* **STUDY MATERIAL**

Context: an optimization exercise on an open-source flow, tuned for small area. The choices shown serve that exercise and are no tape-out recipe. Only simulation tests tie the RTL to the original design; equivalence was not proved. Power figures rest on the tool's default switching activity, not on a simulated workload.

## try-indigo
==> flow/design.v (excerpt) <==
module jexb_fa #(
    parameter [7:0] START_MARKER = 8'h3E,
    parameter [7:0] RC_TYPE      = 8'h31
) (
    input  wire        clk,
    input  wire        rst,
    input  wire        rx_valid,
    input  wire [7:0]  rx_data,
    input  wire [1:0]  c_op,
    input  wire [7:0]  c_idx,
    input  wire [15:0] c_mid,
    output wire        c_ready,
    output wire        c_fs_clear,
    output wire        c_baud_toggle,
    output wire [15:0] c_val,
    output wire [4:0]  nchan
);
Size: about 770 cells after synthesis, about 290 flip-flops, about 61 I/O pins, about 11000 um^2 of cells after synthesis.
Settings: LEC_CHECK=0, ABC_AREA=1, CAP_MARGIN=0, CORE_MARGIN=2, CORE_UTILIZATION=70, PLACE_DENSITY=0.8, SLEW_MARGIN=0; clock period 10.0 ns.
standard.sh (not shown) runs the stock make flow with config.mk's settings and CLKGATE_MAP_FILE= SYNTH_SCRIPT=/design/flow/synth_recipe.tcl, a recipe that flattens the netlist after the stock synthesis.
==> flow/flow/run.sh <==
#!/bin/bash
# Own layout flow: the standard flow, with
#  - synthesis: abc maps for area (flow/abc_area.script) instead of ORFS's
#    area script, which buffers and upsizes for a delay target;
#  - port buffers: the smallest buffer (buf_1) instead of clkdlybuf4s50_1;
#  - CTS: no dummy loads, clkbuf_8 buffers driving clusters of up to 16 sinks.
set -euo pipefail
WORK=$(pwd)
export FLOW_WORK=$WORK
export AREA_ABC_SCRIPT=$WORK/flow/abc_area.script
sed "s#SYNTH_SCRIPT=[^ ]*#SYNTH_SCRIPT=$WORK/flow/synth.tcl#" standard.sh > own_standard.sh
bash own_standard.sh synth > synth.log 2>&1
export BUFFER_PORTS_ARGS="-buffer_cell sky130_fd_sc_hd__buf_1"
export CTS_ARGS="-sink_clustering_enable -repair_clock_nets -dont_use_dummy_load -buf_list sky130_fd_sc_hd__clkbuf_8 -sink_clustering_size 16 -sink_clustering_max_diameter 60"
bash standard.sh > layout.log 2>&1
==> flow/flow/abc_area.script <==
strash
&get -n
&dch -f
&nf -R 1000
&put
strash
&get -n
&dch -f
&nf -R 1000
&put
topo
==> flow/flow/synth.tcl <==
# The standard flow's synthesis (synth_recipe.tcl) with abc's script replaced by an
# area-oriented one. Registers are mapped before abc runs, so they are the
# same as the standard synthesis gives.
proc abc {args} {
  set i [lsearch -exact $args -script]
  if { $i >= 0 } {
    lset args [expr { $i + 1 }] $::env(AREA_ABC_SCRIPT)
  }
  yosys abc {*}$args
}
source $::env(FLOW_WORK)/synth_recipe.tcl
try-indigo was carried through to the last stage, and its layout satisfied the timing, design-rule and antenna checks.
> inputs changed (try-indigo -> try-onyx)
# try-indigo
export LEC_CHECK = 0
export ABC_AREA = 1
export CAP_MARGIN = 0
export CORE_MARGIN = 2
export CORE_UTILIZATION = 70
export PLACE_DENSITY = 0.8
export SLEW_MARGIN = 0
create_clock -name core_clock -period 10.0 [get_ports {clk}]
# try-onyx
export LEC_CHECK = 0
export ABC_AREA = 1
export CAP_MARGIN = 20
export CORE_MARGIN = 2
export CORE_UTILIZATION = 70
export PLACE_DENSITY = 0.8
export SLEW_MARGIN = 20
create_clock -name core_clock -period 10.0 [get_ports {clk}]
-- flow/flow/run.sh --
<<< try-indigo, line 5
#  - port buffers: the smallest buffer (buf_1) instead of clkdlybuf4s50_1;
#  - CTS: no dummy loads, clkbuf_8 buffers driving clusters of up to 16 sinks.
>>> try-onyx, line 5
#  - port buffers: the smallest buffer (buf_1) instead of clkdlybuf4s50_1;
#  - after global routing, gates off the critical paths are downsized
#    (RECOVER_POWER);
#  - CTS: no dummy loads, clkbuf_8 buffers driving clusters of up to 16 sinks.
<<< try-indigo, line 13
export BUFFER_PORTS_ARGS="-buffer_cell sky130_fd_sc_hd__buf_1"
export CTS_ARGS="-sink_clustering_enable -repair_clock_nets -dont_use_dummy_load -buf_list sky130_fd_sc_hd__clkbuf_8 -sink_clustering_size 16 -sink_clustering_max_diameter 60"
>>> try-onyx, line 15
export BUFFER_PORTS_ARGS="-buffer_cell sky130_fd_sc_hd__buf_1"
export RECOVER_POWER=100
export CTS_ARGS="-sink_clustering_enable -repair_clock_nets -dont_use_dummy_load -buf_list sky130_fd_sc_hd__clkbuf_8 -sink_clustering_size 16 -sink_clustering_max_diameter 60"
## What came out
try-onyx finished all stages; however, its layout fails the closing checks, the failures being max-capacitance violations, max-slew violations.
Global-route usage delta (try-onyx -> try-indigo): insignificant
The design area of try-onyx and that of try-indigo are within noise of each other.
[compare] base=try-indigo new=try-onyx: clock power share shrank by 0.3 points, fraction of the core area covered by cells at the end of the flow moved down.
try-onyx reports its classification of the worst setup path as input pin to register while try-indigo reports register to register.
Edits applied to the flow inputs when going from try-onyx to try-tundra:
==> flow/flow/run.sh <==
#!/bin/bash
# Own layout flow: the standard flow, with
#  - synthesis: abc maps for area (flow/abc_area.script) instead of ORFS's
#    area script, which buffers and upsizes for a delay target;
#  - port buffers: the smallest buffer (buf_1) instead of clkdlybuf4s50_1;
#  - CTS: no dummy loads, clkbuf_4 buffers driving clusters of up to 10 sinks.
set -euo pipefail
WORK=$(pwd)
export FLOW_WORK=$WORK
export AREA_ABC_SCRIPT=$WORK/flow/abc_area.script
sed "s#SYNTH_SCRIPT=[^ ]*#SYNTH_SCRIPT=$WORK/flow/synth.tcl#" standard.sh > own_standard.sh
bash own_standard.sh synth > synth.log 2>&1
export BUFFER_PORTS_ARGS="-buffer_cell sky130_fd_sc_hd__buf_1"
export CTS_ARGS="-sink_clustering_enable -repair_clock_nets -dont_use_dummy_load -buf_list sky130_fd_sc_hd__clkbuf_4 -sink_clustering_size 10 -sink_clustering_max_diameter 50"
bash standard.sh > layout.log 2>&1
-- flow/flow/abc_area.script --
<<< try-onyx, line 1
strash
>>> try-tundra, line 1
strash
&get -n
&dch -f
&nf -R 1000
&put
strash
==> run notes <==
- Between try-tundra and try-onyx, the global-route usage over all layers does not differ in any meaningful way.
- Share of the clock period used by the worst path after layout for try-tundra is lower than for try-onyx.
- try-tundra has completed all stages; timing, DRC and antenna checks passed.
- Looking at highest attainable clock frequency, try-tundra sits 0.012 GHz above try-onyx.
- Min final cell utilization of the core across try-tundra and try-onyx: try-tundra
- Part of the total power dissipated in sequential elements (try-tundra over try-onyx): increase, 2.1 points
- Delta (try-tundra minus try-onyx): worst setup slack climbed 0.54 ns; design area barely changed; via count dropped about 0.6%; area growth from synthesis to layout climbed 0.19 points.
- Between try-tundra and try-onyx, it is try-tundra whose met2 capacity usage during global routing is lower, by 3.4 points.
> inputs changed (try-tundra -> try-lagoon)
# try-tundra
export LEC_CHECK = 0
export ABC_AREA = 1
export CAP_MARGIN = 20
export CORE_MARGIN = 2
export CORE_UTILIZATION = 70
export PLACE_DENSITY = 0.8
export SLEW_MARGIN = 20
create_clock -name core_clock -period 10.0 [get_ports {clk}]
# try-lagoon
export LEC_CHECK = 0
export ABC_AREA = 1
export CAP_MARGIN = 20
export CORE_MARGIN = 2
export CORE_UTILIZATION = 70
export GPL_TIMING_DRIVEN = 0
export PLACE_DENSITY = 0.8
export SLEW_MARGIN = 20
create_clock -name core_clock -period 10.0 [get_ports {clk}]
==> flow/flow/run.sh <==
#!/bin/bash
# Own layout flow: the standard flow, with
#  - synthesis: abc maps for area (flow/abc_area.script) instead of ORFS's
#    area script, which buffers and upsizes for a delay target;
#  - port buffers: the smallest buffer (buf_1) instead of clkdlybuf4s50_1;
#  - CTS: no dummy loads, clkbuf_8 buffers driving clusters of up to 16 sinks.
set -euo pipefail
WORK=$(pwd)
export FLOW_WORK=$WORK
export AREA_ABC_SCRIPT=$WORK/flow/abc_area.script
sed "s#SYNTH_SCRIPT=[^ ]*#SYNTH_SCRIPT=$WORK/flow/synth.tcl#" standard.sh > own_standard.sh
bash own_standard.sh synth > synth.log 2>&1
export BUFFER_PORTS_ARGS="-buffer_cell sky130_fd_sc_hd__buf_1"
export CTS_ARGS="-sink_clustering_enable -repair_clock_nets -dont_use_dummy_load -buf_list sky130_fd_sc_hd__clkbuf_8 -sink_clustering_size 16 -sink_clustering_max_diameter 60"
bash standard.sh > layout.log 2>&1
==> flow/flow/abc_area.script <==
strash
&get -n
&dch -f
&nf -R 1000
&put
strash
&get -n
&dch -f
&nf -R 1000
&put
topo
[summary]
try-lagoon: PASS, flow complete, no timing, DRC or antenna violations
register to register as the worst setup path category was reported by try-lagoon, and register to output port by try-tundra.
Changes observed in try-lagoon relative to try-tundra: clock network fraction of design power ~0 delta, worst stage delay on the critical path +0.19 ns, part of the total power dissipated in combinational logic higher, met3 global-route usage shows a reduction of 2.5 points, clock sink count saw little to no change.
Inputs modified between try-lagoon and try-pepper:
# try-lagoon
export LEC_CHECK = 0
export ABC_AREA = 1
export CAP_MARGIN = 20
export CORE_MARGIN = 2
export CORE_UTILIZATION = 70
export GPL_TIMING_DRIVEN = 0
export PLACE_DENSITY = 0.8
export SLEW_MARGIN = 20
create_clock -name core_clock -period 10.0 [get_ports {clk}]
# try-pepper
export LEC_CHECK = 0
export ABC_AREA = 1
export CAP_MARGIN = 20
export CORE_MARGIN = 2
export CORE_UTILIZATION = 70
export PLACE_DENSITY = 0.8
export SLEW_MARGIN = 20
create_clock -name core_clock -period 10.0 [get_ports {clk}]
Findings:
Compared with try-lagoon, try-pepper shows a final cell utilization of the core that is 0.43 points lower.
Delta (try-pepper minus try-lagoon): global router's overall resource usage shows a reduction of 0.44 points; achievable clock frequency shows an increase of 1.1%.

-- port drivers added, routing unchanged --
The results above use ideal ports. As a check the final layouts listed here were re-extracted and re-timed, cells and wires unchanged. Step 1: set_driving_cell puts a clkbuf_16 on clk and a buf_2 on each other input, an assumption about the parent block. Step 2 also shifts input and output timing later by t, the mid clock arrival at the registers, as if the neighbouring blocks saw the same clock. Slacks: ideal / step 1 / step 2; pairs: ideal / step 1.
| run | t (ns) | setup slack, ns | hold WS [ns] | cell pins on the clock port's net |
|---|---|---|---|---|
| try-indigo | 0.574 | 2.989 / 2.989 / 2.732 | 0.477 / 0.477 / 0.477 | 1 |
| try-onyx | 0.549 | 2.914 / 2.938 / 2.389 | 0.479 / 0.479 / 0.479 | 1 |
| try-tundra | 0.633 | 3.450 / 3.416 / 3.146 | 0.470 / 0.470 / 0.470 | 1 |
| try-lagoon | 0.554 | 2.929 / 2.900 / 2.742 | 0.463 / 0.463 / 0.463 | 1 |
| try-pepper | 0.543 | 3.008 / 3.008 / 2.865 | 0.480 / 0.480 / 0.480 | 1 |
For try-onyx, which loses most, drivers alone change the setup slack by +0.024 ns; drivers and shift together by -0.525 ns.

* **TRY IT**
The stretch of entries above that starts with the line containing "Edits applied to" and goes on through the line containing "- Min final" is to be transcribed exactly, and no other line is to be transcribed.

* **SOLVED PROBLEM**
Edits applied to the flow inputs when going from try-onyx to try-tundra:
==> flow/flow/run.sh <==
#!/bin/bash
# Own layout flow: the standard flow, with
#  - synthesis: abc maps for area (flow/abc_area.script) instead of ORFS's
#    area script, which buffers and upsizes for a delay target;
#  - port buffers: the smallest buffer (buf_1) instead of clkdlybuf4s50_1;
#  - CTS: no dummy loads, clkbuf_4 buffers driving clusters of up to 10 sinks.
set -euo pipefail
WORK=$(pwd)
export FLOW_WORK=$WORK
export AREA_ABC_SCRIPT=$WORK/flow/abc_area.script
sed "s#SYNTH_SCRIPT=[^ ]*#SYNTH_SCRIPT=$WORK/flow/synth.tcl#" standard.sh > own_standard.sh
bash own_standard.sh synth > synth.log 2>&1
export BUFFER_PORTS_ARGS="-buffer_cell sky130_fd_sc_hd__buf_1"
export CTS_ARGS="-sink_clustering_enable -repair_clock_nets -dont_use_dummy_load -buf_list sky130_fd_sc_hd__clkbuf_4 -sink_clustering_size 10 -sink_clustering_max_diameter 50"
bash standard.sh > layout.log 2>&1
-- flow/flow/abc_area.script --
<<< try-onyx, line 1
strash
>>> try-tundra, line 1
strash
&get -n
&dch -f
&nf -R 1000
&put
strash
==> run notes <==
- Between try-tundra and try-onyx, the global-route usage over all layers does not differ in any meaningful way.
- Share of the clock period used by the worst path after layout for try-tundra is lower than for try-onyx.
- try-tundra has completed all stages; timing, DRC and antenna checks passed.
- Looking at highest attainable clock frequency, try-tundra sits 0.012 GHz above try-onyx.
- Min final cell utilization of the core across try-tundra and try-onyx: try-tundra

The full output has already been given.